He’s Got A Shooter!

This is a blog I originally did as a guest post on the fantastic Portabello Book Blog.

One of the classic writing maxims you hear bandied about is ‘write what you know’. I’ll be honest, I’ve never understood that. Science fiction is a whole genre more or less defined by writing about what you don’t know and, while there are many ex-cops and even a few ex-robbers that do write crime novels, I don’t think we all have to put a stint in working for CID or rob a bank before we get to have a crack at it. It seems to me, a much more sensible approach is to try and know about what you write.
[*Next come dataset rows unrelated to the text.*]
Background: an optimization exercise with open tools, aiming at small area, a short achievable clock period and few clock cycles per item. Do not read the settings as production practice.
In this exercise RTL edits were held to simulation tests only and were not proved equivalent to the original.
Power and IR drop assume default switching activity.

==> flow/design.v, too long to show whole: its modules and the start of the top module <==
// module operand_loader: 28 lines
// module npu_controller: 56 lines
// module pe_array: 1978 lines
// module result_cache: 51 lines
// module npu_top: 151 lines
module npu_top #(
    parameter int N = 4
) (
    input  logic                  i_clk,
    input  logic                  i_rst_n,
    input  logic                  i_map_sop,
    input  logic                  i_map_eop,
    input  logic                  i_map_vld,
    input  logic [31:0]           i_map_data,
    input  logic                  i_weight_sop,
    input  logic                  i_weight_eop,
    input  logic                  i_weight_vld,
    input  logic [31:0]           i_weight_data,
    input  logic                  i_rd_sop,
    input  logic [$clog2(N)-1:0]  i_rd_col,
    output logic                  o_save_finish,
    output logic                  o_rd_vld,
    output logic                  o_rd_eop,
    output logic [15:0]           o_rd_data
);
  // ...
==> flow/run.sh <==
#!/bin/bash
# synth_recipe.tcl (not shown) runs the flow's synth.tcl, then flattens the netlist and writes it again
# the make line also repeats each setting of config.mk as NAME=value (left out here)
make -C /OpenROAD-flow-scripts/flow DESIGN_CONFIG=/design/flow/config.mk WORK_HOME=/design/flow/orfs CLKGATE_MAP_FILE= SYNTH_SCRIPT=/design/flow/synth_recipe.tcl finish
==> flow/config.mk <==
export PLATFORM = sky130hd
export DESIGN_NAME = npu_top
export DESIGN_NICKNAME = npu_top
export VERILOG_FILES = /design/flow/design.v
export SDC_FILE = /design/flow/constraint.sdc
export NUM_CORES = 4
export LEC_CHECK = 0
export CAP_MARGIN = 20
export CORE_MARGIN = 2
export CORE_UTILIZATION = 40
export CTS_CLUSTER_DIAMETER = 100
export CTS_CLUSTER_SIZE = 24
export SETUP_SLACK_MARGIN = 5
export SLEW_MARGIN = 20
==> flow/constraint.sdc <==
create_clock -name core_clock -period 8.0 [get_ports {i_clk}]
set_input_delay 1.6000 -clock core_clock [delete_from_list [all_inputs] [get_ports {i_clk}]]
set_output_delay 1.6000 -clock core_clock [all_outputs]
set_load 0.01 [all_outputs]
==> results_dict.tcl, run 1 <==
set metrics [dict create \
    p_per_area_nw_per_um2 397 \
    num_rows 128 \
    regArea_um2 30100 \
    crit_path_end "u_result_cache.snap[254]" \
    relSlewSlack 0.230 \
    tns_ns 0 \
    r2r_slack_ns 5.03 \
    post_cts_buffers 27 \
    fill_cells 10900 \
    status "no timing/DRC/antenna violations" \
    seq_area_frac_synth 0.616 \
    p_comb_frac 0.494 \
    synth_mux_area_frac 0.0371 \
    worstPathRequired_ns 8.51 \
    hold_viol_final 0 \
    ctsResizeCount 142 \
    pin_count 94 \
    seq_cells 1119 \
    drc 0 \
    top_usage_layer "met2" \
    final_cell_mix "768 x edfxtp_1, 462 x a22oi_1, 340 x dfxtp_1, 245 x nand2_1, 239 x xnor2_1" \
    placed_area_um2 51300 \
    num_antenna_cells 2 \
    final_core_util 0.447 \
    multi_input_area_um2 17700 \
    hold_path.class "reg -> reg" \
    critPathMaxFanout 4 \
    synth.distinct_cells 56 \
    fin_crit_ns 2.97 \
    vias 28400 \
    final_common_cell "edfxtp_1" \
    grtUsageMet2 0.361 \
    syn_to_final_growth_pct 11.2 \
]
Testbench counts, summed over its fixed seeds: cycles 12,544, items 320.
That’s easier said than done, of course. Sure, I can and have walked around Dublin with a pad and pen planning a riot out in great detail, but other things aren’t so easy. Guns for example. In a modern crime thriller, the odds are better than good that somewhere along the line, someone is going to pack some artillery and as an author, you need to describe in convincingly.

Now, there is a certain genre of books where the detailed and loving explanation of weaponry seems de rigueur. Frankly, the last time I read a Tom Clancy novel, there was such a lovingly expressed explanation of military hardware that I was tempted to Google whether he was in a long-term relationship with an aircraft carrier. Still, Tom and his fact attack is all well and good if that is what floats your second fleet, but my concerns were a little more basic. What does a gun feel like? How can I give a sense of realism to my explanation of what being stuck at either end of one is like, if I’ve never been near one.
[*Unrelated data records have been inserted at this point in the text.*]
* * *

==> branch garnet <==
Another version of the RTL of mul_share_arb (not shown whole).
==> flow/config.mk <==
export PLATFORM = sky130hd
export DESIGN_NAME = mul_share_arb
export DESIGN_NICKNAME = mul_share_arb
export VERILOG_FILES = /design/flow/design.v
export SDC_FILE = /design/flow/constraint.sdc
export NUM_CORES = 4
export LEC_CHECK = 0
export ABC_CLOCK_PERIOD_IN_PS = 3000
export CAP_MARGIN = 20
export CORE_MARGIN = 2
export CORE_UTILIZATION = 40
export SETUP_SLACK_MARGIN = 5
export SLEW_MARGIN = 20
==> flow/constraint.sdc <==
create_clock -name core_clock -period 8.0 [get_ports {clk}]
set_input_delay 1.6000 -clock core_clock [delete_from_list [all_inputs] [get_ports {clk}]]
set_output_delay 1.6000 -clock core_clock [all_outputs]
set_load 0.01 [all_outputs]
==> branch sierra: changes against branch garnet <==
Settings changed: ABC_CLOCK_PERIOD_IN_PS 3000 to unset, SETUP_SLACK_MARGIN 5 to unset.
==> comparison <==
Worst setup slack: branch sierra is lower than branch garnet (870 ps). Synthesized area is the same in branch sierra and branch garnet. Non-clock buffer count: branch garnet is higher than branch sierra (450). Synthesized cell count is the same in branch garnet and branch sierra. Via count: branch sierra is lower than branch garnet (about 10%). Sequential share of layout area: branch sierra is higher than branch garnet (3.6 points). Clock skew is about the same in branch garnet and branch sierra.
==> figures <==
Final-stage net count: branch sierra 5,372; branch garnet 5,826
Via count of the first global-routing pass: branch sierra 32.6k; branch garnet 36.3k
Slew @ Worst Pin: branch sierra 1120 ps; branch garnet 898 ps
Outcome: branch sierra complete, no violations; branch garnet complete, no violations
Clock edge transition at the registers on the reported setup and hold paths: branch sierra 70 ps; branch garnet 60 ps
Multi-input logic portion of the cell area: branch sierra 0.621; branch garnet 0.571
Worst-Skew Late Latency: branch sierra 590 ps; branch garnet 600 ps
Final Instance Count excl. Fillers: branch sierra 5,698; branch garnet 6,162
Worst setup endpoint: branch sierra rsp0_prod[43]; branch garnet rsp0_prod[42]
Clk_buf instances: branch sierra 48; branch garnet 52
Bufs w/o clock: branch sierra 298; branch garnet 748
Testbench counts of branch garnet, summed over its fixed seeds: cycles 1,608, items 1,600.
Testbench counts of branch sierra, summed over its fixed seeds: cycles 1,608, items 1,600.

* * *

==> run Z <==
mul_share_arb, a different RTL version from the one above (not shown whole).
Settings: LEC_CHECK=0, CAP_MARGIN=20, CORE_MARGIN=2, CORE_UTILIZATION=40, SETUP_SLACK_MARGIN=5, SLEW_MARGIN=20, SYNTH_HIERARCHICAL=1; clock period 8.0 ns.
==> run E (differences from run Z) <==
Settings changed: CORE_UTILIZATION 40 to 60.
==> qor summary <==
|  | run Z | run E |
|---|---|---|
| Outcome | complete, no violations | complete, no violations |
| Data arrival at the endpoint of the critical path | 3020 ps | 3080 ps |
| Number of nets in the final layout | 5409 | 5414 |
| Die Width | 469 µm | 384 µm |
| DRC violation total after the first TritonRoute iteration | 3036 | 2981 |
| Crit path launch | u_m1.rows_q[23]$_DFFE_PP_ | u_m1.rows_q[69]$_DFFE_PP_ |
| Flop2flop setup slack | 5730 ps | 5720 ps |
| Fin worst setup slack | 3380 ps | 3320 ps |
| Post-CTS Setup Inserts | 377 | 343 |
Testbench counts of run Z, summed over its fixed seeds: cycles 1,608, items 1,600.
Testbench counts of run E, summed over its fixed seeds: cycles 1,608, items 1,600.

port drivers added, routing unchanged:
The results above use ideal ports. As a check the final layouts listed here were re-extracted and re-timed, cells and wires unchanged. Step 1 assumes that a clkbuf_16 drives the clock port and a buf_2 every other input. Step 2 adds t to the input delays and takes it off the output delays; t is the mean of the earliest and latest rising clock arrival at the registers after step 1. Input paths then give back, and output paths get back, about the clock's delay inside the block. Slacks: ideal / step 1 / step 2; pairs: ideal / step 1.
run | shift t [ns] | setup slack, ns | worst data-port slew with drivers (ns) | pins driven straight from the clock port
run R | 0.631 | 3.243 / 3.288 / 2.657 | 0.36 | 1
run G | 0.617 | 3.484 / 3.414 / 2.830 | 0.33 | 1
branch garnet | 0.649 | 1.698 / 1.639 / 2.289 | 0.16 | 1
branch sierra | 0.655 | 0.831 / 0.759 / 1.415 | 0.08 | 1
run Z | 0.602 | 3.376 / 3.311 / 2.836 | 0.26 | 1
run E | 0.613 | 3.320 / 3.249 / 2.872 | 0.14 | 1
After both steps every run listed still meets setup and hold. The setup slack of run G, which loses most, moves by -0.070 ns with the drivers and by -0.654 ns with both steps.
The above is essentially the explanation my wife fell for which meant we ended up going to a gun range in Florida on our honeymoon. Don’t judge me, it was invaluable research! My instructor was called Todd, as was everyone else in the range, even the female staff. Also, for people with access to a vast amount of weaponry, they were all surprisingly muscular. My guess is they were in training in case they ran out of bullets and needed to finish off the last few communists/zombies hand-to-hand. They were very friendly, polite and had an American flag made out of shotgun cartridges.
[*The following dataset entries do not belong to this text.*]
This is an optimization exercise on Yosys and OpenROAD, whose aim is small area, a short achievable clock period and few clock cycles per item, not a production implementation. No functional check of the RTL was part of this run. Power figures rest on the tool's default switching activity, not on a simulated workload.

<file path="flow/run.sh">
#!/bin/bash
# synth_recipe.tcl (not shown) runs the flow's synth.tcl, then flattens the netlist and writes it again
# the make line also repeats each setting of config.mk as NAME=value (left out here)
make -C /OpenROAD-flow-scripts/flow DESIGN_CONFIG=/design/flow/config.mk WORK_HOME=/design/flow/orfs CLKGATE_MAP_FILE= SYNTH_SCRIPT=/design/flow/synth_recipe.tcl finish
</file>
<file path="flow/config.mk">
export PLATFORM = sky130hd
export DESIGN_NAME = page_frame_replacement_top
export DESIGN_NICKNAME = page_frame_replacement_top
export VERILOG_FILES = /design/flow/design.v
export SDC_FILE = /design/flow/constraint.sdc
export NUM_CORES = 4
export LEC_CHECK = 0
export CAP_MARGIN = 20
export CORE_MARGIN = 2
export CORE_UTILIZATION = 40
export SLEW_MARGIN = 20
</file>
<file path="flow/constraint.sdc">
create_clock -name core_clock -period 5.0 [get_ports {clk}]
set_input_delay 1.0000 -clock core_clock [delete_from_list [all_inputs] [get_ports {clk}]]
set_output_delay 1.0000 -clock core_clock [all_outputs]
set_load 0.01 [all_outputs]
</file>
<file path="flow/design.v">
package pfr_pkg;
  localparam int NUM_FRAMES_DEF  = 16;
  localparam int STAMP_WIDTH_DEF = 32;
  localparam logic [1:0] OP_ALLOC   = 2'd0;
  localparam logic [1:0] OP_TOUCH   = 2'd1;
  localparam logic [1:0] OP_RELEASE = 2'd2;
  localparam logic [2:0] ST_FREE    = 3'd0;
  localparam logic [2:0] ST_EVICT   = 3'd1;
  localparam logic [2:0] ST_TOUCH   = 3'd2;
  localparam logic [2:0] ST_RELEASE = 3'd3;
  localparam logic [2:0] ST_REJECT  = 3'd4;
  typedef struct packed {
    logic [1:0] opcode;
    logic [3:0] frame_index;
    logic       is_write;
  } cmd_t;
  typedef struct packed {
    logic [3:0] result_frame;
    logic [2:0] status;
    logic       victim_dirty;
  } rsp_t;
endpackage
module page_frame_replacement_top #(
  parameter int NUM_FRAMES  = pfr_pkg::NUM_FRAMES_DEF,
  parameter int STAMP_WIDTH = pfr_pkg::STAMP_WIDTH_DEF
) (
  input  logic          clk,
  input  logic          rst,
  input  logic          start,
  output logic          busy,
  input  pfr_pkg::cmd_t cmd,
  output logic          done,
  output pfr_pkg::rsp_t rsp,
  input  logic          cfg_valid,
  output logic          cfg_ready,
  input  logic          cfg_data
);
  localparam int IDX_W = $clog2(NUM_FRAMES);
  localparam logic [IDX_W-1:0] LAST = IDX_W'(NUM_FRAMES - 1);
  typedef enum logic [2:0] {
    S_IDLE,
    S_FREE,
    S_CLOCK,
    S_LRU,
    S_GRANT
  } state_t;
  state_t                 state;
  logic [IDX_W-1:0]       pos;
  logic [IDX_W-1:0]       n;
  logic [1:0]             pass;
  logic [IDX_W-1:0]       victim;
  logic [IDX_W-1:0]       hand;
  logic [IDX_W-1:0]       cmp_pos;
  logic                   cmp_valid;
  logic [STAMP_WIDTH-1:0] best_stamp;
  logic [STAMP_WIDTH-1:0] ltime;
  logic                   policy;
  logic [NUM_FRAMES-1:0]  occ_bits;
  logic [NUM_FRAMES-1:0]  use_bits;
  logic [NUM_FRAMES-1:0]  dirty_bits;
  logic [STAMP_WIDTH-1:0] stamps [NUM_FRAMES];
  logic [STAMP_WIDTH-1:0] rd_data;
  logic [IDX_W+3:0]       idx_ext;
  logic [IDX_W-1:0]       idx_f;
  logic                   idx_ok;
  logic [IDX_W-1:0]       pos_wrap;
  logic [STAMP_WIDTH-1:0] ltime_next;
  logic                   clk_hit;
  logic                   lru_take;
  logic [IDX_W-1:0]       lru_victim;
  logic                   st_we;
  logic [IDX_W-1:0]       st_addr;
  logic [IDX_W+3:0]       victim_ext;
  assign busy      = (state != S_IDLE);
  assign cfg_ready = 1'b1;
  always_comb begin
    idx_ext    = {{IDX_W{1'b0}}, cmd.frame_index};
    idx_f      = idx_ext[IDX_W-1:0];
    idx_ok     = (idx_ext < (IDX_W + 4)'(NUM_FRAMES)) && occ_bits[idx_f];
    pos_wrap   = (pos == LAST) ? '0 : pos + 1'b1;
    ltime_next = (&ltime) ? ltime : ltime + 1'b1;
    clk_hit    = !use_bits[pos] && (dirty_bits[pos] == pass[0]);
    lru_take   = (cmp_pos == '0) || (rd_data < best_stamp);
    lru_victim = lru_take ? cmp_pos : victim;
    st_we      = (state == S_GRANT) ||
                 ((state == S_IDLE) && start && (cmd.opcode == pfr_pkg::OP_TOUCH) && idx_ok);
    st_addr    = (state == S_GRANT) ? victim : idx_f;
    victim_ext = {4'b0, victim};
  end
  always_ff @(posedge clk) begin
    if (st_we) begin
      stamps[st_addr] <= ltime_next;
    end
    rd_data <= stamps[pos];
  end
  always_ff @(posedge clk) begin
    if (rst) begin
      state      <= S_IDLE;
      done       <= 1'b0;
      occ_bits   <= '0;
      use_bits   <= '0;
      dirty_bits <= '0;
      hand       <= '0;
      ltime      <= '0;
      policy     <= 1'b0;
      pass       <= '0;
      n          <= '0;
      cmp_valid  <= 1'b0;
    end else begin
      done <= 1'b0;
      if (cfg_valid && cfg_ready) begin
        policy <= cfg_data;
      end
      unique case (state)
        S_IDLE: begin
          if (start) begin
            rsp.result_frame <= cmd.frame_index;
            rsp.victim_dirty <= 1'b0;
            rsp.status       <= pfr_pkg::ST_REJECT;
            done             <= (cmd.opcode != pfr_pkg::OP_ALLOC);
            unique case (cmd.opcode)
              pfr_pkg::OP_ALLOC: begin
                pos   <= '0;
                state <= S_FREE;
              end
              pfr_pkg::OP_TOUCH: begin
                if (idx_ok) begin
                  use_bits[idx_f] <= 1'b1;
                  if (cmd.is_write) begin
                    dirty_bits[idx_f] <= 1'b1;
                  end
                  ltime      <= ltime_next;
                  rsp.status <= pfr_pkg::ST_TOUCH;
                end
              end
              pfr_pkg::OP_RELEASE: begin
                if (idx_ok) begin
                  occ_bits[idx_f]   <= 1'b0;
                  use_bits[idx_f]   <= 1'b0;
                  dirty_bits[idx_f] <= 1'b0;
                  rsp.status        <= pfr_pkg::ST_RELEASE;
                end
              end
              default: begin
              end
            endcase
          end
        end
        S_FREE: begin
          if (!occ_bits[pos]) begin
            victim     <= pos;
            rsp.status <= pfr_pkg::ST_FREE;
            state      <= S_GRANT;
          end else if (pos == LAST) begin
            rsp.status <= pfr_pkg::ST_EVICT;
            if (policy) begin
              pos       <= '0;
              cmp_valid <= 1'b0;
              state     <= S_LRU;
            end else begin
              pos   <= hand;
              n     <= '0;
              pass  <= '0;
              state <= S_CLOCK;
            end
          end else begin
            pos <= pos_wrap;
          end
        end
        S_CLOCK: begin
          if (clk_hit) begin
            victim <= pos;
            hand   <= pos_wrap;
            state  <= S_GRANT;
          end else begin
            if (pass[0]) begin
              use_bits[pos] <= 1'b0;
            end
            pos <= pos_wrap;
            if (n == LAST) begin
              n    <= '0;
              pass <= pass + 1'b1;
            end else begin
              n <= n + 1'b1;
            end
          end
        end
        S_LRU: begin
          pos       <= pos_wrap;
          cmp_pos   <= pos;
          cmp_valid <= 1'b1;
          if (cmp_valid) begin
            if (lru_take) begin
              best_stamp <= rd_data;
            end
            victim <= lru_victim;
            if (cmp_pos == LAST) begin
              state <= S_GRANT;
            end
          end
        end
        S_GRANT: begin
          occ_bits[victim]   <= 1'b1;
          use_bits[victim]   <= 1'b1;
          dirty_bits[victim] <= 1'b0;
          ltime              <= ltime_next;
          rsp.result_frame   <= victim_ext[3:0];
          rsp.victim_dirty   <= (rsp.status == pfr_pkg::ST_EVICT) && dirty_bits[victim];
          done               <= 1'b1;
          state              <= S_IDLE;
        end
        default: state <= S_IDLE;
      endcase
    end
  end
endmodule
</file>
==> impl_metrics.env <==
export IMPL_grt_pass1_wl_um=109200
export IMPL_drc_errors=0
export IMPL_synth_cells=1817
export IMPL_critPathArrivalTime_ns=4.25
export IMPL_synth_edf_count=564
export IMPL_h_tree_depth=3
export IMPL_numCtsBuffers=76
export IMPL_cts_root_buf="clkbuf_16"
export IMPL_firstDrtPassIters=6
export IMPL_path_depth=6
export IMPL_ios=23
export IMPL_timing_rr_end="victim[1]"
export IMPL_synth_compound_area_frac=0.05858
export IMPL_worst_slew_margin_rel=0.2785
export IMPL_vdd_drop_max_uv=255.7
export IMPL_synth_mux_area_frac=0.1485
export IMPL_die_y_um=274.8
export IMPL_finClkSkew_ns=0.06179
export IMPL_crit_chain="mux4_2 > mux2i_1 > a211oi_1 > a31oi_2 > nor4bb_1 > o21a_1"
export IMPL_fin_nets=1932
export IMPL_ys_seq_area_frac=0.6642
export IMPL_track_usage=0.1950
export IMPL_utilization=0.4636
export IMPL_place_congestion=0.8989
export IMPL_crit_path_end="victim[1]"
export IMPL_grt_antenna_before_repair=1
export IMPL_synth_warnings=1
export IMPL_reg2reg_depth=6
export IMPL_final_cells=2894
export IMPL_syn_avg_cell_area_um2=16.14
export IMPL_cp_start_kind="flop"
export IMPL_postCtsSetupBuffers=0
export IMPL_initial_core_util=0.4033
export IMPL_syn_area_um2=29330
export IMPL_path_class="reg -> reg"
export IMPL_cpPeakStageDelay_ns=1.01
export IMPL_die_area_um2=75500
export IMPL_insertion_delay_ns=0.65
export IMPL_syn_num_nets=1878
export IMPL_crit_family="compound AO/OA/AOI/OAI gates"
export IMPL_synth_xor_area_frac=0.01881
export IMPL_tightest_slew_ns=1.077
export IMPL_synth_async_reset_ratio=0
export IMPL_first_global_vias=16702
export IMPL_synth_adder_area_share=0.02091
export IMPL_setup_viol=0
export IMPL_fp_row_count=99
export IMPL_p_total_mw=12.13
export IMPL_cts_tree="built"
export IMPL_wl_per_cell_um=25.08
export IMPL_fmax_ghz=0.2536
export IMPL_fin_crit_sh=0.7887
export IMPL_power_density_nw_per_um2=359.8
export IMPL_overflow=0
export IMPL_final_cell_mix="edfxtp_1, mux4_2, dfxtp_1, nand2_1, nor2_1"
export IMPL_tns_ns=0
export IMPL_avgViaCountPerCell=5.841
export IMPL_maxCapViolCount=0
export IMPL_r2r_slack_ns=1.06
export IMPL_rsz0062_at_grt="false"
export IMPL_cts_sinks=691
export IMPL_synthSimpleGateAreaFrac=0.06643
export IMPL_seq_area_um2=19480
export IMPL_period_minus_slack_ns=3.943
export IMPL_worst_path_buf_inv=0
export IMPL_critPathMaxFanout=15
export IMPL_first_iter_violations=1717
export IMPL_grt_max_degree=132
export IMPL_multi_input_area_um2=9482
export IMPL_core_area_um2=72710
export IMPL_rr_startpoint="pos[0]"
export IMPL_layout_commonest_cell="edfxtp_1"
export IMPL_clk_pin_slew_ns=0.06
export IMPL_postCtsResizedCells=0
export IMPL_synth_seq_cells=691
export IMPL_crit_start="pos[0]"
export IMPL_fp_dieW_um=274.8
export IMPL_cts_hold_fix_buffers=0
export IMPL_place_hpwl_um=48160
export IMPL_synthFlopType="edfxtp_1"
export IMPL_drive_above_1_share=0.2191
export IMPL_fillCellCount=6139
export IMPL_wirelength_um=72590
export IMPL_yosysUniqueCellTypes=87
export IMPL_cp_required_ns=5.31
export IMPL_postRouteAntennaNets=0
export IMPL_hold_violations=0
export IMPL_cp_slowest_cell="edfxtp_1"
export IMPL_cts_path_max_buffers=3
export IMPL_antenna_cells=0
export IMPL_dp_cells=2748
export IMPL_vias=16905
export IMPL_p_leak_nw=12.21
export IMPL_synth_top_family_by_area="multiplexers"
export IMPL_area_growth_pct=14.93
export IMPL_status="timing/DRC/antenna clean"
export IMPL_slew_violations=0
export IMPL_hold_path_class="reg -> reg"
export IMPL_crit_path_end_kind="flop"
export IMPL_numPortBuffers=21
-- per-layer routing --
metal	routed length, µm	track usage
met5	0	0
met4	1229	0.05007
met3	5643	0.04032
met2	32370	0.2856
met1	33350	0.2966
-- state kept, by name, summed over array words and instances (netlist names), named ones only --
name        cells
best_stamp     32
cmp_pos         4
cmp_valid       1
done            1
hand            4
ltime          32
n               4
occ_bits       16
pass            1
policy          1
pos             4
rd_data        32
rsp             8
stamps        512
state           3
victim          4
-- how the worst min path moves through the flow --
stage | start | to | cells after the start
6_report | rd_data[22] | best_stamp[22] | 0
2_1_floorplan | rd_data[0] | best_stamp[0] | 0
4_1_cts | rd_data[22] | best_stamp[22] | 0
3_5_place_dp | rd_data[25] | best_stamp[25] | 0
5_1_grt | rd_data[31] | best_stamp[31] | 0
3_3_place_gp | rd_data[0] | best_stamp[0] | 0
-- metrics by stage --
step / instance area [µm²] / hold slack (ns) / worst slack, ns
floorplan: 29330 / 0.3995 / 1.081
global placement: 30950 / 0.4125 / 0.6343
detailed placement: 31120 / 0.4230 / 0.6920
CTS: 33590 / 0.4360 / 1.083
global route: 33710 / 0.4445 / 0.8732
finish: 33710 / 0.4335 / 1.057
-- cell families after synthesis --
kind of cell,count (synthesis)
flops,691
simple gates,391
compound gates,252
mux,209
buf+inv,161
xor+xnor,63
fa+ha+maj,49
other cells,1
-- worst reg2reg max path: stages, from the launching register on --
cell and delay [ns]:
edfxtp_1 1.01, mux4_2 0.73, mux2i_1 0.15, a211oi_1 0.44, a31oi_2 0.28, nor4bb_1 0.73
o21a_1 0.32
-- cell type report --
cell class,count,share of cell area
clock buffer,104,0.06199
inverter,59,0.006570
sequential,691,0.5779
timing repair buffer,78,0.02546
multi-input combinational,965,0.2813
tap,959,0.03560
clock inverter,38,0.01117
-- power by group --
group | internal, mW | switching (mW)
sequential | 6.16 | 0.0330
combinational | 0.166 | 0.306
clock | 3.13 | 2.33
-- synthesized netlist by cell type (6+ instances only) --
| cell | instances | area, µm² |
|---|---|---|
| edfxtp_1 | 564 | 16940 |
| mux4_2 | 179 | 4031 |
| dfxtp_1 | 127 | 2542 |
| nor2_1 | 103 | 386.6 |
| nand2_1 | 87 | 326.6 |
| a21oi_1 | 68 | 340.3 |
| clkbuf_1 | 63 | 236.5 |
| inv_1 | 57 | 214.0 |
| nand3_1 | 50 | 250.2 |
| ha_1 | 49 | 613.1 |
| xnor2_1 | 36 | 315.3 |
| nand4_1 | 34 | 212.7 |
| o21ai_0 | 31 | 155.2 |
| xor2_1 | 27 | 236.5 |
| buf_2 | 25 | 125.1 |
| a31oi_1 | 23 | 143.9 |
| nor3_1 | 23 | 115.1 |
| o211ai_1 | 19 | 142.6 |
| nor4_1 | 18 | 112.6 |
| mux2i_1 | 16 | 160.2 |
| a21o_1 | 14 | 105.1 |
| and3_1 | 14 | 87.58 |
| o21ai_1 | 14 | 70.07 |
| buf_1 | 10 | 37.54 |
| mux2_2 | 10 | 112.6 |
| nand2b_1 | 10 | 62.56 |
| a311oi_1 | 8 | 70.07 |
| nor2b_1 | 8 | 50.05 |
| or3_1 | 8 | 50.05 |
| a41oi_1 | 6 | 52.55 |
| o21a_1 | 6 | 45.04 |
| or2_2 | 6 | 37.54 |

[static timing again, ports no longer ideal]
Ports are ideal in the flow. The routed layout listed here was re-timed in OpenROAD.
Step 1 sets driving cells, clkbuf_16 on the clock port and buf_2 on the other inputs (assumed; they add their load-dependent delay and slew).
Step 2, shift: input delay + t, output delay - t, t = (earliest + latest rising clock arrival at the registers) / 2. This alone moves slack from input paths to output paths.
a / b / c = no drivers / after step 1 / after step 2; a / b = the first two.
t, ns: 0.681
slack for setup (ns): 1.057 / 1.057 / 0.767
worst slew at a driven data input, ns: 0.05
After both steps setup and hold are still met in this run. The setup slack of this run moves by 0.000 ns with the drivers and by -0.290 ns with both steps.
The most surprising part of the experience was that those spent bullet shells are hot and get everywhere, including occasionally bouncing off your face – hence the goggles. I did ask Todd if that didn’t represent a terrible health and safety risk – all this hot metal could start a fire. I’m pretty sure he and the other Todds had a good laugh about that when I left. They’ll be sorry when they’re all trapped on top of their burning building with their arsenal of weapons, waiting for a man with a hose to come save them.

When I was signing up, the Todd behind the counter asked me if it would be just me shooting. I explained it was, my wife was a spectator (by which I mean she spent 30 minutes taking pictures of flags made out of shotgun cartridges and looking truly horrified at the 12 year old whose parents were ‘letting him get his gun on’ for his birthday.) Then another of the Todds asked again if it was just me. A few months later, I think I’ve figured out why. Apparently, Irish and British criminal gangs, who have plenty of weaponry but nowhere to practice using it, are known to quite regularly take trips to Florida to receive perfectly legal weapons training. They call them ‘shooting holidays’. They often combine it with a family trip to Disneyland. Now that really is unreal.

So, what did I learn? Well, I now know that guns are bloody loud, quite heavy and a lot of fun. So much fun in fact that I think I’ve found the new anti-gun slogan they should use. Guns – don’t get one, they’re such a hoot, you’ll be dying to use it.